In the lawsuit, the former employer, seeking an injunction against the employee and her new employer, argued that if her 500+ Linkedin connections included just one of its customers, she had violated the 12 month restriction against solicitation. The court agreed and described the posts as “blatant sales pitches” and “not mere status updates” which if they were, would not likely be a breach. According to the court, determining whether a social media post is a solicitation depends on its substance.
That decision follows a somewhat similar case from 2011, in which a former CEO with a non-compete and who clearly had no social life, posted on Facebook: “non-compete ends on 12/31/10 & I have decided the USA needs another excellent…Commercial Collection Agency.” The company with whom he had the non-compete and non-solicitation, would have preferred that he posted a selfie showing how great his life is, like everyone else does, and they sued him to prove it. In fact, among the evidence that the court cited in issuing the injunction against that former employee was the multiple friend requests he sent to employees of his former company, inviting them to apply for jobs at his new company. What a sad way to get “friends” on Facebook or anywhere.
By contrast though, a few years ago, a Connecticut court said that an employee’s posting of his new job on Linkedin as a status update did not violate his non-solicitation agreement. The court noted that the site auto-generated an announcement and that there was no evidence as to how many people, no less, customers of his former employer, saw the announcement; only those Linkedin users whose setting allow such notifications had the potential to see it and the notices are a common Linkedin feature requiring no special effort by the employee. The important lesson here is that you can shut off those annoying announcements. Actually, the important lesson is that the court said that it would not issue an injunction in part because if the employer wanted to prevent a social media announcement of a former employee’s new position, such a restriction would need to be explicitly stated in the non-solicitation agreement.

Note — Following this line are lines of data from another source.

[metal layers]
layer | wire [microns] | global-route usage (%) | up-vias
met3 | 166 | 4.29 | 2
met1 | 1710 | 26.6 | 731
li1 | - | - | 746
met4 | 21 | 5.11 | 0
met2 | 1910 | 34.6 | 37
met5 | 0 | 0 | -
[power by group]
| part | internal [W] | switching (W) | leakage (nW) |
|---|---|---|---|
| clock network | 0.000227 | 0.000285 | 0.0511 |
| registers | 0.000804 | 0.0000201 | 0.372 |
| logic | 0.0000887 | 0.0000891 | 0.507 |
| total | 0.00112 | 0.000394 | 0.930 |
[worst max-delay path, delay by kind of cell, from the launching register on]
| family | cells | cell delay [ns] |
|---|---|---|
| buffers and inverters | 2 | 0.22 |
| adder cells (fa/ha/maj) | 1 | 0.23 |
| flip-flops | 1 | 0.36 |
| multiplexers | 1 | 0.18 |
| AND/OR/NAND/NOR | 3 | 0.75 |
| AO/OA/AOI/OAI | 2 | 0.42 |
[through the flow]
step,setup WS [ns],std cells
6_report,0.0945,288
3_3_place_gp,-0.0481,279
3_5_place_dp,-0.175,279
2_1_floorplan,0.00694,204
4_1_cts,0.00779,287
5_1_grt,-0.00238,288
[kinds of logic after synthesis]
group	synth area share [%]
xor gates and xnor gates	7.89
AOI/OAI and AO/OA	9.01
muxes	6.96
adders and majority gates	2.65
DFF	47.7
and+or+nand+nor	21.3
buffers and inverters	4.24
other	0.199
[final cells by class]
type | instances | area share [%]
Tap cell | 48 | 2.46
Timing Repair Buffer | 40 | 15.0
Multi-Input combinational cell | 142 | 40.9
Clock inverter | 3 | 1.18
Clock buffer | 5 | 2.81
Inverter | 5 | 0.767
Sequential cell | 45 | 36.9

This may be a good time to amend your non-competes and non-solicitation agreements to add restrictions on post-employment uses of social media.
So we know most of you only read this far because of the promise of naked pictures. Here’s what happened: a Managing Director of SunTrust Bank recently came up with a unique use of Linkedin for recruiting employees. According to the lawsuit recently filed in California, the Managing Director sent a private message through Linkedin to another banking professional, who he had met while working on a deal, informing her of an available position that he thought might interest her. Apparently she messaged him back at an hour that prompted the following response from him: “So what are you doing up so late? Here’s my number if you wanna play.” Of course everyone knows that “yes I may be interested in that job” after 11 p.m. means, “I want to have phone sex” or at least it does in one banker’s mind. And then came that ultimate, never fails recruiting technique…wait for it…the picture of his genitalia through Linkedin messaging. Don’t you just wonder why, why, why do people keep thinking that hitting send on that photo is a good idea? Because you always hear women say things like… and then he sent me the picture of his genitalia and we’ve been together ever since. Or our favorite, and that’s how I met your father.

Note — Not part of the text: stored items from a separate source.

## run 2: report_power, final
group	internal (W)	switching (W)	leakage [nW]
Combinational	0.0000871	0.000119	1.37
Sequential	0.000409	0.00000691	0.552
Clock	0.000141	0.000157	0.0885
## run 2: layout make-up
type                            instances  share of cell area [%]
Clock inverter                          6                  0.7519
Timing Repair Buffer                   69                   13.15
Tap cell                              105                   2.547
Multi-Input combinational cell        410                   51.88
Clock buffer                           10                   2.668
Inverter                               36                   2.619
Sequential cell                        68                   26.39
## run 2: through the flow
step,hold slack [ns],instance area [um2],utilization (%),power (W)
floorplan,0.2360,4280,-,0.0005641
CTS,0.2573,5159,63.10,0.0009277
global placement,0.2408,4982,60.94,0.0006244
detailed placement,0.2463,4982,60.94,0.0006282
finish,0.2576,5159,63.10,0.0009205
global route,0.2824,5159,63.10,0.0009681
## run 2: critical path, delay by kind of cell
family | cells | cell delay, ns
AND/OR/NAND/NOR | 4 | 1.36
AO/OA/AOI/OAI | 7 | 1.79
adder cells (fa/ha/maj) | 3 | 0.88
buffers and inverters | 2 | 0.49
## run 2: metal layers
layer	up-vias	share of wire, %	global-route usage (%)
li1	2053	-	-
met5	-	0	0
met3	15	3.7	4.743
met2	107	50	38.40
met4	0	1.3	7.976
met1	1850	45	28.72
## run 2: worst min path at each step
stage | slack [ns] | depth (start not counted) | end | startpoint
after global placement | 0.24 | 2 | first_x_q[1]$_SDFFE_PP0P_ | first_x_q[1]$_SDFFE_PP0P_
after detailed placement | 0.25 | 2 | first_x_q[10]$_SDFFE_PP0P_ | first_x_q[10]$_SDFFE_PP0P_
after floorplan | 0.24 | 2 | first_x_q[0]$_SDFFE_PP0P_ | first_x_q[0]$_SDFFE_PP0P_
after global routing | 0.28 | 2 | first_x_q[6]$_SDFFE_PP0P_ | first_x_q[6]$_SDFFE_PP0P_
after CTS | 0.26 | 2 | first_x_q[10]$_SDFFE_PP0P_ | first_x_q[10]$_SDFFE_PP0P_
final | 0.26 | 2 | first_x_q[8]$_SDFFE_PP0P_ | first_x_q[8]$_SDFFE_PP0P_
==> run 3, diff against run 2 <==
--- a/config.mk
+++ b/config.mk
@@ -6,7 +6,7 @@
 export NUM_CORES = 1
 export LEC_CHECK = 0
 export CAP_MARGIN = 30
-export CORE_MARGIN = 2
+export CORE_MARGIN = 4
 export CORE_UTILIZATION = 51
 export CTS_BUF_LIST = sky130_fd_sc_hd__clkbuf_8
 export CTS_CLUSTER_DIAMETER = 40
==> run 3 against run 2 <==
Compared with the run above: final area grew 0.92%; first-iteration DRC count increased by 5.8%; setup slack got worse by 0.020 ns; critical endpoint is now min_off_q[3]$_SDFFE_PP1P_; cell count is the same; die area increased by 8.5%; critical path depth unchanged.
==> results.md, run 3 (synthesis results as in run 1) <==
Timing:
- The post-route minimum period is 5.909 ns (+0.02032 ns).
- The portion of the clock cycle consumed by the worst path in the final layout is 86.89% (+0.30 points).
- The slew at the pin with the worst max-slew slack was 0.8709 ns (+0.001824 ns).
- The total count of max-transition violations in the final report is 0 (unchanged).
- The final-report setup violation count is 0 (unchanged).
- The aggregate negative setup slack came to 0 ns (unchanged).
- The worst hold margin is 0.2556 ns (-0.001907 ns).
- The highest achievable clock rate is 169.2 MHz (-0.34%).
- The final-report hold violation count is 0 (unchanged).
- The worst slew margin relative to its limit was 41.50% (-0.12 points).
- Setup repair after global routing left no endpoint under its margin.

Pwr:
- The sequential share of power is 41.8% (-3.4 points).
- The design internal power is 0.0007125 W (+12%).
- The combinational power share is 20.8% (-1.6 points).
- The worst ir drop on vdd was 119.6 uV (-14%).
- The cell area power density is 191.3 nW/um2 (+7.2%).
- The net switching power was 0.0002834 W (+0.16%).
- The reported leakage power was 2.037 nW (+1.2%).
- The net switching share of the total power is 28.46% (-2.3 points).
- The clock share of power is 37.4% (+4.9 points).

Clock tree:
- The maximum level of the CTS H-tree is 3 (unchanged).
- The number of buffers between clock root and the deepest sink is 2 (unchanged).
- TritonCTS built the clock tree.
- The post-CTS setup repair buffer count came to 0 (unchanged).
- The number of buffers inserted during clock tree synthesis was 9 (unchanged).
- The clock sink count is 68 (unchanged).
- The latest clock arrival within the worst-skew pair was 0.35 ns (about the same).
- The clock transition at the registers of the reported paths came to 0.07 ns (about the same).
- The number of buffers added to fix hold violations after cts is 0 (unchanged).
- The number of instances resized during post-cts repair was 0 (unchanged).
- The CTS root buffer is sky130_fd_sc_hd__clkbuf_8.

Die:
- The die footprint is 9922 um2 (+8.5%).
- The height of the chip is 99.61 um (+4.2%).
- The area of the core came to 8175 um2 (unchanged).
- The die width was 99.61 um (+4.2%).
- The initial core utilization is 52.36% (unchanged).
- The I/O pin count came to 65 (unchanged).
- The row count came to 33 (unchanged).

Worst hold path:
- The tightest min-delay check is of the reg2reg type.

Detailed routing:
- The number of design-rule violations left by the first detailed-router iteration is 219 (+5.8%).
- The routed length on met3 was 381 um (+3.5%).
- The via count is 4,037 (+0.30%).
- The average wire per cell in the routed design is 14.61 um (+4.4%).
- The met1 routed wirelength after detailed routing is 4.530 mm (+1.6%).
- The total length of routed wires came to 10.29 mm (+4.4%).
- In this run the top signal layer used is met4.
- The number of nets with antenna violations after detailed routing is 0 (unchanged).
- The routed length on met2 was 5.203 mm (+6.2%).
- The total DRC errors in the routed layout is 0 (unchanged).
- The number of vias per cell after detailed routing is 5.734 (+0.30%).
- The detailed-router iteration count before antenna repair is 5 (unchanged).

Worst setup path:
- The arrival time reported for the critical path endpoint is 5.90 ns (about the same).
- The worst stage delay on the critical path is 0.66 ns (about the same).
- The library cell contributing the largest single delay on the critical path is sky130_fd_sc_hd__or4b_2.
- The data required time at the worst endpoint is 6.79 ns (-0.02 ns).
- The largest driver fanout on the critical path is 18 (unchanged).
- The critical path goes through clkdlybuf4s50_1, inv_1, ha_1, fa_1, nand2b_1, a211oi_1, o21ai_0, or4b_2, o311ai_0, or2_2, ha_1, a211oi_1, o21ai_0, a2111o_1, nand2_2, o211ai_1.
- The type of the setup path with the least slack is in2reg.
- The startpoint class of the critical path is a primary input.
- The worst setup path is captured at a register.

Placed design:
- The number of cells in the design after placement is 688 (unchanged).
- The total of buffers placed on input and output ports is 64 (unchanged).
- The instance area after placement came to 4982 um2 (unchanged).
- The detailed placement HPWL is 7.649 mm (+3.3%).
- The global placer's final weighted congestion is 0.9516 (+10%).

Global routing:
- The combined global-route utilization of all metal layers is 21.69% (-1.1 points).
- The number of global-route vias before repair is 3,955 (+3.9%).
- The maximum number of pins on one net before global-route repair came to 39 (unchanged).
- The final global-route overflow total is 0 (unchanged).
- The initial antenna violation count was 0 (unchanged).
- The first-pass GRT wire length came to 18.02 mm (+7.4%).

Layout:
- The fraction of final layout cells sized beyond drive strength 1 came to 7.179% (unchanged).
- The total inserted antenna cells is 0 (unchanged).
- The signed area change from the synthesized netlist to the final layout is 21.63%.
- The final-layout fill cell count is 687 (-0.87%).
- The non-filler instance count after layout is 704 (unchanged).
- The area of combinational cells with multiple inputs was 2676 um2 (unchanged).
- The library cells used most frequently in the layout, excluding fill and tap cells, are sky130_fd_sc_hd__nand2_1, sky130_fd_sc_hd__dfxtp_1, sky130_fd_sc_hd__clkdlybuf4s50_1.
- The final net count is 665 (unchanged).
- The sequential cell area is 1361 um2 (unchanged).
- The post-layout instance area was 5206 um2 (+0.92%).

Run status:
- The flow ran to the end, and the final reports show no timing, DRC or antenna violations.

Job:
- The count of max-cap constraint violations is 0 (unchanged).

The interesting issue though is that the unfortunate recipient of that exchange has sued Mr. Smooth’s employer and the question for the court will be whether it can be held responsible for his behavior. By the way, it is important to remember that because communications through social media (even private messaging), just like any other form of electronic communication, are easily downloaded, saved or retrievable, mistakes – even if of the heart – can be forever. By the way, when the recruit failed to respond to the message and picture, the banker got the hint and wrote: “Ugh, I guess I screwed up 🙁 bummer dude.” Only in Cali!